Note di Albert Barnes sulla Bibbia
Giobbe 30:29
Sono un fratello per i draghi - Cioè, le mie forti lamentele e le mie grida assomigliano alle dolenti urla di animali selvaggi, o dei mostri più spaventosi. La parola “fratello” è spesso usata in questo senso, per denotare somiglianza sotto ogni aspetto. La parola “draghi” qui ( תנין tannı̂yn ), denota propriamente un mostro marino, un grande pesce, un coccodrillo; o l'animale immaginario con le ali chiamato drago; vedere le note in Isaia 13:22 .
Gesenius, Umbreit e Noyes, rendono questa parola qui sciacalli - un animale tra un cane e una volpe, o un lupo e una volpe; un animale che abbonda di deserti e solitudini, e che fa un grido dolente nella notte. Così il siriaco lo rende un animale somigliante a un cane; un cane selvatico. Castell. Questa idea concorda con la portata del brano meglio del comune riferimento a un mostro marino oa un coccodrillo. “Il Deeb, o Sciacallo”, dice Shaw, “è di un colore più scuro della volpe, e all'incirca della stessa grandezza.
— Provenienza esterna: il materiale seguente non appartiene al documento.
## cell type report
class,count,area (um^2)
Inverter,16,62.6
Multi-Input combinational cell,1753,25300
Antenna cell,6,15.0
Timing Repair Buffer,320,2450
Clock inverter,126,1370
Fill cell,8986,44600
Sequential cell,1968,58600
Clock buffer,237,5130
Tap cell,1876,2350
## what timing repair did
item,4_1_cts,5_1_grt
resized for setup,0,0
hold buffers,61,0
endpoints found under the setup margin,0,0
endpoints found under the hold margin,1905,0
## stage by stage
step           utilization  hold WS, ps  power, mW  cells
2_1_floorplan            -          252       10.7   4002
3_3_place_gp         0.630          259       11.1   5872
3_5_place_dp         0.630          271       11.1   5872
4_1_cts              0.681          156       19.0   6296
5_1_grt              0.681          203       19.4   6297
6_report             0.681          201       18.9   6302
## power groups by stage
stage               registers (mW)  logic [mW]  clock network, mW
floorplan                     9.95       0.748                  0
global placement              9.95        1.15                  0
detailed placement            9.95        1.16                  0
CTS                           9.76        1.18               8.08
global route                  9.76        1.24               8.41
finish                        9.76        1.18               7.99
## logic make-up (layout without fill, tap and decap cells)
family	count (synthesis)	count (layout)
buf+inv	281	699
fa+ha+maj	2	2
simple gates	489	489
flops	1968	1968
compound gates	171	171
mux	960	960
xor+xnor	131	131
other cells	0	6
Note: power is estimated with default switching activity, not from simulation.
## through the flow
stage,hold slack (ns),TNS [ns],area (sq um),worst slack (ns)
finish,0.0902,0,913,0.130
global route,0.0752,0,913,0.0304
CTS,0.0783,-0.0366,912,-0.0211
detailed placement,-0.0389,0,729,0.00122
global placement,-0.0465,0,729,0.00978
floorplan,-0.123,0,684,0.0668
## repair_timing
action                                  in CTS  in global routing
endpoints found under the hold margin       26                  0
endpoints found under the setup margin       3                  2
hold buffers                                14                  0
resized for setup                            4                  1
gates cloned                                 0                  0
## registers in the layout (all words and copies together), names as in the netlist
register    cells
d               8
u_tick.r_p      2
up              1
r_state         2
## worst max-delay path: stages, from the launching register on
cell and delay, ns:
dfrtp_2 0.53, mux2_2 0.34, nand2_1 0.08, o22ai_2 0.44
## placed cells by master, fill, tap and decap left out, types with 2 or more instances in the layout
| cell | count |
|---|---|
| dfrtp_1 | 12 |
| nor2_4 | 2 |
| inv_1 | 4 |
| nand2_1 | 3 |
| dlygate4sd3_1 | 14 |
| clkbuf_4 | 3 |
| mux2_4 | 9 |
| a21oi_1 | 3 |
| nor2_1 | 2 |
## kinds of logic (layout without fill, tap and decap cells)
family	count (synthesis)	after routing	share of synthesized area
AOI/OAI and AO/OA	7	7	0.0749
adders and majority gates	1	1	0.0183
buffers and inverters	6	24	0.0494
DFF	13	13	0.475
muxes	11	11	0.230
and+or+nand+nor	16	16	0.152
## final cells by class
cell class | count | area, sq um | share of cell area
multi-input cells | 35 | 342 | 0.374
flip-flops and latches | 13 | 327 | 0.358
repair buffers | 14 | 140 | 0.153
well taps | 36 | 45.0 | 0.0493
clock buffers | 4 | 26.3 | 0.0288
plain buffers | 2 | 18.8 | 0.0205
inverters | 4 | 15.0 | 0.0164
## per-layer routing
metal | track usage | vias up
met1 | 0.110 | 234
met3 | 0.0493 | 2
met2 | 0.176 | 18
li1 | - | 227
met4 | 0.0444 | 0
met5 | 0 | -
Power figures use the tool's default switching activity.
### config.mk
export PLATFORM = sky130hd
export DESIGN_NAME = alu4_result_stage
export DESIGN_NICKNAME = d
export VERILOG_FILES = /design/src/rtl/alu4_result_stage.sv
export SDC_FILE = /design/constraint.sdc
export NUM_CORES = 1
export LEC_CHECK = 0
export BUFFER_PORTS_ARGS = -buffer_cell sky130_fd_sc_hd__clkbuf_2
export CORE_MARGIN = 2
export CORE_UTILIZATION = 60
export DETAILED_ROUTE_END_ITERATION = 8
export PLACE_DENSITY_LB_ADDON = 0.05
export SYNTH_ARGS = -nofsm -noshare
export SYNTH_HDL_FRONTEND = slang
export SYNTH_SLANG_ARGS = --single-unit
export TNS_END_PERCENT = 30
### constraint.sdc
create_clock -name clk -period 3.79 [get_ports clk]
set_clock_uncertainty 0.2 [all_clocks]
set_input_delay 0.379 -clock clk [delete_from_list [all_inputs] [get_ports clk]]
set_output_delay 0.379 -clock clk [all_outputs]
set_load 0.05 [all_outputs]
File: src/rtl/ahb_byte_ram.sv
// DEPTH x 32 memory with per-byte write enables, asynchronous read and a
// synchronous active-low clear of every word.
module ahb_byte_ram #(
    parameter int DEPTH = 16,
    parameter int AW    = $clog2(DEPTH)
) (
    input  logic          clk,
    input  logic          rst_n,
    input  logic [3:0]    we,
    input  logic [AW-1:0] waddr,
    input  logic [31:0]   wdata,
    input  logic [AW-1:0] raddr,
    output logic [31:0]   rdata
);

    logic [31:0] mem [DEPTH];

    always_ff @(posedge clk) begin
        if (!rst_n) begin
            for (int i = 0; i < DEPTH; i++) begin
                mem[i] <= '0;
            end
        end else begin
            for (int b = 0; b < 4; b++) begin
                if (we[b]) begin
                    mem[waddr][8*b +: 8] <= wdata[8*b +: 8];
                end
            end
        end
    end

    assign rdata = mem[raddr];

endmodule

File: src/rtl/ahb_slave_mem.sv
// AHB-Lite responder over ahb_byte_ram: captures the address phase, inserts
// WAIT_STATES wait cycles, and answers illegal accesses with a two-cycle ERROR.
module ahb_slave_mem
    import ahb_pkg::*;
#(
    parameter int DEPTH       = 16,
    parameter int WAIT_STATES = 0
) (
    input  logic        CLK_SLAVE,
    input  logic        RESET_SLAVE,
    input  logic        HSEL,
    input  logic [31:0] HADDR,
    input  logic        HWRITE,
    input  logic [2:0]  HSIZE,
    input  logic [2:0]  HBURST,
    input  logic [1:0]  HTRANS,
    input  logic [31:0] HWDATA,
    output logic        HREADY,
    output logic        HRESP,
    output logic [31:0] HRDATA
);

    localparam int         AW        = $clog2(DEPTH);
    localparam logic [3:0] WAIT_LOAD = (WAIT_STATES > 0) ? 4'(WAIT_STATES - 1) : 4'd0;

    slave_state_e  state_q, state_d;
    logic [3:0]    cnt_q, cnt_d;
    logic [AW-1:0] idx_q, idx_d;
    logic [1:0]    lo_q, lo_d;
    logic [2:0]    size_q, size_d;
    logic          write_q, write_d;
    logic          hready_q, hready_d;
    logic          hresp_q, hresp_d;

    logic          accept;
    logic          illegal;
    logic [3:0]    ram_we;
    logic [31:0]   ram_rdata;
    logic          unused_hburst;

    // Every beat carries its own address, so the burst type carries no information here.
    assign unused_hburst = ^HBURST;

    assign accept  = hready_q && HSEL && (HTRANS == HTRANS_NONSEQ || HTRANS == HTRANS_SEQ);
    assign illegal = (HADDR[31:2] >= 30'(DEPTH))
                  || (HSIZE > HSIZE_WORD)
                  || (HSIZE == HSIZE_HALF && HADDR[0])
                  || (HSIZE == HSIZE_WORD && HADDR[1:0] != 2'b00);

    always_comb begin
        state_d = state_q;
        cnt_d   = cnt_q;
        idx_d   = idx_q;
        lo_d    = lo_q;
        size_d  = size_q;
        write_d = write_q;
        case (state_q)
            S_WAIT: begin
                if (cnt_q == 4'd0) begin
                    state_d = S_DATA;
                end else begin
                    cnt_d = cnt_q - 4'd1;
                end
            end
            S_ERR1: state_d = S_ERR2;
            default: begin
                // S_IDLE, S_DATA and S_ERR2 all drive HREADY high and may accept a new transfer.
                state_d = S_IDLE;
                if (accept) begin
                    idx_d   = HADDR[AW+1:2];
                    lo_d    = HADDR[1:0];
                    size_d  = HSIZE;
                    write_d = HWRITE;
                    cnt_d   = WAIT_LOAD;
                    if (illegal) begin
                        state_d = S_ERR1;
                    end else if (WAIT_STATES > 0) begin
                        state_d = S_WAIT;
                    end else begin
                        state_d = S_DATA;
                    end
                end
            end
        endcase
        hready_d = !(state_d == S_WAIT || state_d == S_ERR1);
        hresp_d  = (state_d == S_ERR1 || state_d == S_ERR2) ? HRESP_ERROR : HRESP_OKAY;
    end

    always_ff @(posedge CLK_SLAVE) begin
        if (!RESET_SLAVE) begin
            state_q  <= S_IDLE;
            cnt_q    <= '0;
            idx_q    <= '0;
            lo_q     <= '0;
            size_q   <= '0;
            write_q  <= 1'b0;
            hready_q <= 1'b1;
            hresp_q  <= HRESP_OKAY;
        end else begin
            state_q  <= state_d;
            cnt_q    <= cnt_d;
            idx_q    <= idx_d;
            lo_q     <= lo_d;
            size_q   <= size_d;
            write_q  <= write_d;
            hready_q <= hready_d;
            hresp_q  <= hresp_d;
        end
    end

    assign ram_we = (state_q == S_DATA && write_q) ? lane_enable(size_q, lo_q) : 4'b0000;

    ahb_byte_ram #(
        .DEPTH (DEPTH),
        .AW    (AW)
    ) u_ram (
        .clk   (CLK_SLAVE),
        .rst_n (RESET_SLAVE),
        .we    (ram_we),
        .waddr (idx_q),
        .wdata (HWDATA),
        .raddr (idx_q),
        .rdata (ram_rdata)
    );

    assign HREADY = hready_q;
    assign HRESP  = hresp_q;
    assign HRDATA = (state_q == S_DATA) ? ram_rdata : 32'h0;

endmodule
Grida ogni notte nei giardini e nei villaggi, nutrendosi di radici, frutti e carogne”. Viaggi, pag. 247, Ed. Oxford, 1738. È evidente che si intende qualche animale selvatico, distinto per un lugubre verso, o ululato; e il passaggio si accorda meglio con la descrizione di uno sciacallo che con il sibilo di un serpente o il rumore del coccodrillo. Bochart suppone che l'allusione sia ai draghi, perché erigono le loro teste e le loro mascelle sono aperte, e sembrano lamentarsi contro Dio a causa della loro condizione umile e miserabile.
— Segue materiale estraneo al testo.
$ cat config.mk
export PLATFORM = sky130hd
export DESIGN_NAME = config_seq_ctrl_flat
export DESIGN_NICKNAME = d
export VERILOG_FILES = /design/src/rtl/config_seq_ctrl_pkg.sv /design/src/rtl/config_seq_ctrl_if.sv /design/src/rtl/config_seq_ctrl_timeout_cnt.sv /design/src/rtl/config_seq_ctrl.sv /design/src/flat_wrapper.sv
export SDC_FILE = /design/constraint.sdc
export NUM_CORES = 1
export LEC_CHECK = 0
export CAP_MARGIN = 10
export CORE_ASPECT_RATIO = 0.9
export CORE_MARGIN = 2
export CORE_UTILIZATION = 40
export CTS_CLUSTER_SIZE = 16
export DETAILED_ROUTE_END_ITERATION = 8
export DONT_BUFFER_PORTS = 1
export GPL_TIMING_DRIVEN = 1
export SLEW_MARGIN = 20
export SYNTH_ARGS = -nofsm -noshare
export SYNTH_HDL_FRONTEND = slang
export SYNTH_SLANG_ARGS = --single-unit
export TNS_END_PERCENT = 100
$ cat constraint.sdc
create_clock -name CLOCK -period 4.8 [get_ports CLOCK]
set_clock_uncertainty 0.1 [all_clocks]
set_input_delay 0 -clock CLOCK [delete_from_list [all_inputs] [get_ports CLOCK]]
set_output_delay 0 -clock CLOCK [all_outputs]
set_load 0.02 [all_outputs]
===== src/rtl/fcore_wide_prefetcher.sv =====
// Wide-word instruction prefetcher: latches LDC immediates and blanks until the channel sweep ends.
// Optional statistics counters are built only when FCORE_PREFETCH_STATS_EN is defined.
package fcore_isa;
  localparam int unsigned LDC = 12;
  localparam int unsigned EFI = 14;
endpackage

module fcore_wide_prefetcher #(
  parameter int INSTRUCTION_WIDTH = 16,
  parameter int OPCODE_WIDTH      = 5,
  parameter int MAX_CHANNELS      = 255,
  parameter int LOAD_WORDS        = 2,
  localparam int CW               = $clog2(MAX_CHANNELS)
) (
  input  logic                                      clock,
  input  logic                                      reset,
  input  logic                                      run,
  input  logic                                      stall,
  input  logic [(1+LOAD_WORDS)*INSTRUCTION_WIDTH-1:0] instruction_in,
  input  logic [CW-1:0]                             channel_address_in,
  input  logic [CW-1:0]                             n_channels,
  output logic [INSTRUCTION_WIDTH-1:0]              instruction_out,
  output logic [LOAD_WORDS*INSTRUCTION_WIDTH-1:0]   load_data,
  output logic [CW-1:0]                             channel_address_out,
  output logic                                      immediate_advance,
  output logic                                      efi_call,
  output logic                                      blanking,
  output logic [15:0]                               ldc_count,
  output logic [15:0]                               efi_count
);
  localparam logic [0:0] S_RUN   = 1'b0;
  localparam logic [0:0] S_BLANK = 1'b1;
  localparam logic [OPCODE_WIDTH-1:0] OP_LDC = OPCODE_WIDTH'(fcore_isa::LDC);
  localparam logic [OPCODE_WIDTH-1:0] OP_EFI = OPCODE_WIDTH'(fcore_isa::EFI);
  localparam int IW = INSTRUCTION_WIDTH;

  logic [0:0]                   state_q, state_d;
  logic [IW-1:0]                instr_q, instr_d;
  logic [LOAD_WORDS*IW-1:0]     load_q, load_d;
  logic [CW-1:0]                chan_q;
  logic [IW-1:0]                word0;
  logic [LOAD_WORDS*IW-1:0]     imm;
  logic [OPCODE_WIDTH-1:0]      opcode;
  logic [CW-1:0]                term_cnt;
  logic                         is_ldc, is_efi, tc_exit;

  assign word0    = instruction_in[IW-1:0];
  assign imm      = instruction_in[(1+LOAD_WORDS)*IW-1:IW];
  assign opcode   = word0[OPCODE_WIDTH-1:0];
  assign is_ldc   = (opcode == OP_LDC);
  assign is_efi   = (opcode == OP_EFI);
  // Zero or one active channel both collapse to a single-cycle blank on channel 0.
  assign term_cnt = (n_channels <= CW'(1)) ? '0 : n_channels - CW'(1);
  assign tc_exit  = (state_q == S_BLANK) && (channel_address_in == term_cnt);

  assign immediate_advance = is_ldc && (state_q == S_RUN) && !stall;
  assign efi_call          = is_efi && !stall;
  assign blanking          = (state_q == S_BLANK);
  assign instruction_out   = instr_q;
  assign load_data         = load_q;
  assign channel_address_out = chan_q;

  always_comb begin
    state_d = state_q;
    instr_d = instr_q;
    load_d  = load_q;
    if (tc_exit) begin
      state_d = S_RUN;
      instr_d = word0;
    end else if (state_q == S_RUN) begin
      instr_d = word0;
      if (is_ldc) begin
        state_d = S_BLANK;
        load_d  = imm;
      end
    end else if (run) begin
      state_d = S_RUN;
    end
  end

  always_ff @(posedge clock) begin
    if (reset) begin
      state_q <= S_RUN;
      instr_q <= '0;
      load_q  <= '0;
      chan_q  <= '0;
    end else if (!stall) begin
      state_q <= state_d;
      instr_q <= instr_d;
      load_q  <= load_d;
      chan_q  <= channel_address_in;
    end
  end

`ifdef FCORE_PREFETCH_STATS_EN
  logic [15:0] ldc_cnt_q, efi_cnt_q;

  // A run pulse clears the counters outright, even if an LDC/EFI lands in the same cycle.
  always_ff @(posedge clock) begin
    if (reset || (run && !stall)) begin
      ldc_cnt_q <= '0;
      efi_cnt_q <= '0;
    end else begin
      if (immediate_advance && (ldc_cnt_q != 16'hFFFF)) ldc_cnt_q <= ldc_cnt_q + 16'd1;
      if (efi_call && (efi_cnt_q != 16'hFFFF))          efi_cnt_q <= efi_cnt_q + 16'd1;
    end
  end

  assign ldc_count = ldc_cnt_q;
  assign efi_count = efi_cnt_q;
`else
  assign ldc_count = '0;
  assign efi_count = '0;
`endif
endmodule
Taylor (Concord.) suppone che significhi sciacalli o thoes, e si riferisce ai seguenti luoghi in cui la parola può essere usata così; Salmi 44:19 ; Isaia 13:22 ; Isaia 34:13 ; Isaia 35:7 ; Isaia 43:20 ; Geremia 11:11 ; Geremia 10:22 ; Geremia 49:33 ; Geremia 51:37 ; Lamentazioni 4:3 ; Michea 1:8 ; Malachia 1:3 .
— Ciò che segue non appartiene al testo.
==> src/rtl/div_rr_sched.sv <==
// Round-robin scheduler sharing one combinational divider among N requesters.
// Results are tagged with the requester id and queued in a 2-entry output FIFO.
module div_rr_sched #(
  parameter int N           = 4,
  parameter int W0          = 16,
  parameter int W1          = 16,
  parameter int WQ          = 16,
  parameter int DIN1_SIGNED = 0,
  localparam int IDW        = $clog2(N),
  localparam int DW         = 1 + IDW + WQ
) (
  input  logic              clk,
  input  logic              rst,
  input  logic [N-1:0]      din0_valid,
  output logic [N-1:0]      din0_ready,
  input  logic [N*W0-1:0]   din0_data,
  input  logic [N-1:0]      din1_valid,
  output logic [N-1:0]      din1_ready,
  input  logic [N*W1-1:0]   din1_data,
  output logic              div_a_valid,
  input  logic              div_a_ready,
  output logic [W0-1:0]     div_a_data,
  output logic              div_b_valid,
  input  logic              div_b_ready,
  output logic [W1-1:0]     div_b_data,
  input  logic              div_q_valid,
  output logic              div_q_ready,
  input  logic [WQ-1:0]     div_q_data,
  output logic              dout_valid,
  input  logic              dout_ready,
  output logic [DW-1:0]     dout_data
);

  localparam logic [0:0] IDLE = 1'b0;
  localparam logic [0:0] BUSY = 1'b1;

  logic [0:0]     state;
  logic [IDW-1:0] ptr;
  logic [IDW-1:0] grant;
  logic [IDW-1:0] ptr_next;

  logic [N-1:0]   elig;
  logic           found;
  logic [IDW-1:0] pick;

  logic [W0-1:0]  sel_a;
  logic [W1-1:0]  sel_b;
  logic           div_zero;
  logic           busy;

  logic [DW-1:0]  fifo_mem [2];
  logic           rd_idx;
  logic           wr_idx;
  logic [1:0]     count;
  logic           full;
  logic           push;
  logic           pop;
  logic           div_fire;
  logic [DW-1:0]  push_data;
  logic [N-1:0]   ack_mask;

  assign elig = din0_valid & din1_valid;
  assign busy = (state == BUSY);
  assign full = (count == 2'd2);

  // Operand mux for the locked grant and divide-by-zero detection.
  always_comb begin
    sel_a = din0_data[int'(grant)*W0 +: W0];
    sel_b = din1_data[int'(grant)*W1 +: W1];
    if (DIN1_SIGNED != 0) begin
      div_zero = ($signed(sel_b) == $signed({W1{1'b0}}));
    end else begin
      div_zero = (sel_b == {W1{1'b0}});
    end
  end

  // First eligible requester scanning ptr, ptr+1, ... with wrap at N.
  always_comb begin
    int idx;
    found = 1'b0;
    pick  = ptr;
    idx   = 0;
    for (int k = 0; k < N; k++) begin
      idx = int'(ptr) + k;
      if (idx >= N) begin
        idx = idx - N;
      end else begin
        idx = idx;
      end
      if (!found && elig[idx]) begin
        found = 1'b1;
        pick  = IDW'(idx);
      end else begin
        found = found;
      end
    end
  end

  // Divider handshake, FIFO push decision and requester acknowledge.
  always_comb begin
    div_a_valid = busy & ~div_zero;
    div_b_valid = busy & ~div_zero;
    div_a_data  = sel_a;
    div_b_data  = sel_b;
    // Reset suppresses completion so no requester sees a spurious ready.
    div_q_ready = busy & ~rst & ~div_zero & ~full;
    div_fire    = div_q_valid & div_q_ready & div_a_ready & div_b_ready;
    push        = busy & ~rst & ~full & (div_zero | div_fire);
    if (div_zero) begin
      push_data = {1'b1, grant, {WQ{1'b1}}};
    end else begin
      push_data = {1'b0, grant, div_q_data};
    end
    if (push) begin
      ack_mask = {{(N-1){1'b0}}, 1'b1} << grant;
    end else begin
      ack_mask = {N{1'b0}};
    end
    din0_ready = ack_mask;
    din1_ready = ack_mask;
    if (int'(grant) == N - 1) begin
      ptr_next = {IDW{1'b0}};
    end else begin
      ptr_next = grant + {{(IDW-1){1'b0}}, 1'b1};
    end
  end

  // Arbitration state: grant is locked from selection until completion.
  always_ff @(posedge clk) begin
    if (rst) begin
      state <= IDLE;
      ptr   <= {IDW{1'b0}};
      grant <= {IDW{1'b0}};
    end else begin
      case (state)
        IDLE: begin
          if (found) begin
            grant <= pick;
            state <= BUSY;
          end
        end
        BUSY: begin
          if (push) begin
            ptr   <= ptr_next;
            state <= IDLE;
          end
        end
        default: state <= IDLE;
      endcase
    end
  end

  assign pop        = dout_valid & dout_ready;
  assign dout_valid = (count != 2'd0);
  assign dout_data  = fifo_mem[rd_idx];

  // FIFO pointers and occupancy; full is judged before any same-cycle pop.
  always_ff @(posedge clk) begin
    if (rst) begin
      rd_idx <= 1'b0;
      wr_idx <= 1'b0;
      count  <= 2'd0;
    end else begin
      if (push) begin
        wr_idx <= ~wr_idx;
      end
      if (pop) begin
        rd_idx <= ~rd_idx;
      end
      case ({push, pop})
        2'b10:   count <= count + 2'd1;
        2'b01:   count <= count - 2'd1;
        default: count <= count;
      endcase
    end
  end

  // FIFO storage.
  always_ff @(posedge clk) begin
    if (push) begin
      fifo_mem[wr_idx] <= push_data;
    end
  end

endmodule

==> config.mk <==
export PLATFORM = sky130hd
export DESIGN_NAME = div_rr_sched
export DESIGN_NICKNAME = d
export VERILOG_FILES = /design/src/rtl/div_rr_sched.sv
export SDC_FILE = /design/constraint.sdc
export NUM_CORES = 1
export LEC_CHECK = 0
export ABC_AREA = 1
export CORE_UTILIZATION = 40
export DETAILED_ROUTE_END_ITERATION = 8
export PLACE_DENSITY_LB_ADDON = 0.05
export SLEW_MARGIN = 20
export SYNTH_ARGS = -nofsm -noshare
export SYNTH_HDL_FRONTEND = slang
export SYNTH_SLANG_ARGS = --single-unit
==> constraint.sdc <==
create_clock -name clk -period 6.7 [get_ports clk]
set_input_delay 0.67 -clock clk [delete_from_list [all_inputs] [get_ports clk]]
set_output_delay 0.67 -clock clk [all_outputs]
set_load 0.02 [all_outputs]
E un compagno per i gufi - Margine, struzzi. La parola compagno qui è usata in un senso simile a fratello nell'altro membro del parallelismo, per denotare la somiglianza. L'ebraico, qui reso gufi, è, letteralmente, figlie della risposta, o del clamore - יענה בנות b e nôth ya‛ănâh . Il nome è dato a causa del grido lamentoso e luttuoso che viene fatto.
Bochart. Gesenius suppone, tuttavia, che sia a causa della sua avidità e gola. Il nome "figlie dello struzzo". denota propriamente la femmina di struzzo. La frase, tuttavia, è usata per lo struzzo di entrambi i sessi in molti luoghi; vedere Gesenius sulla parola יענה ya‛ănâh ; confronta le note di Isaia 13:21 .
Per un esame completo del significato della frase, vedi Bochart, Hieroz. P. ii. L. 2. cap. xiv. pp. 218-231; vedi anche Giobbe 39:13 . Non c'è dubbio che lo struzzo sia qui inteso, e Giobbe intende dire che il suo lutto somigliava al dolente rumore prodotto dallo struzzo nel deserto solitario. Shaw, nei suoi Viaggi, dice che durante la notte “loro (gli struzzi) fanno rumori molto dolenti e orribili; che a volte sarebbe come il ruggito di un leone; altre volte somigliava di più alla voce più rauca di altri quadrupedi, in particolare del toro e del bue. Li ho sentiti spesso gemere come se fossero in agonia».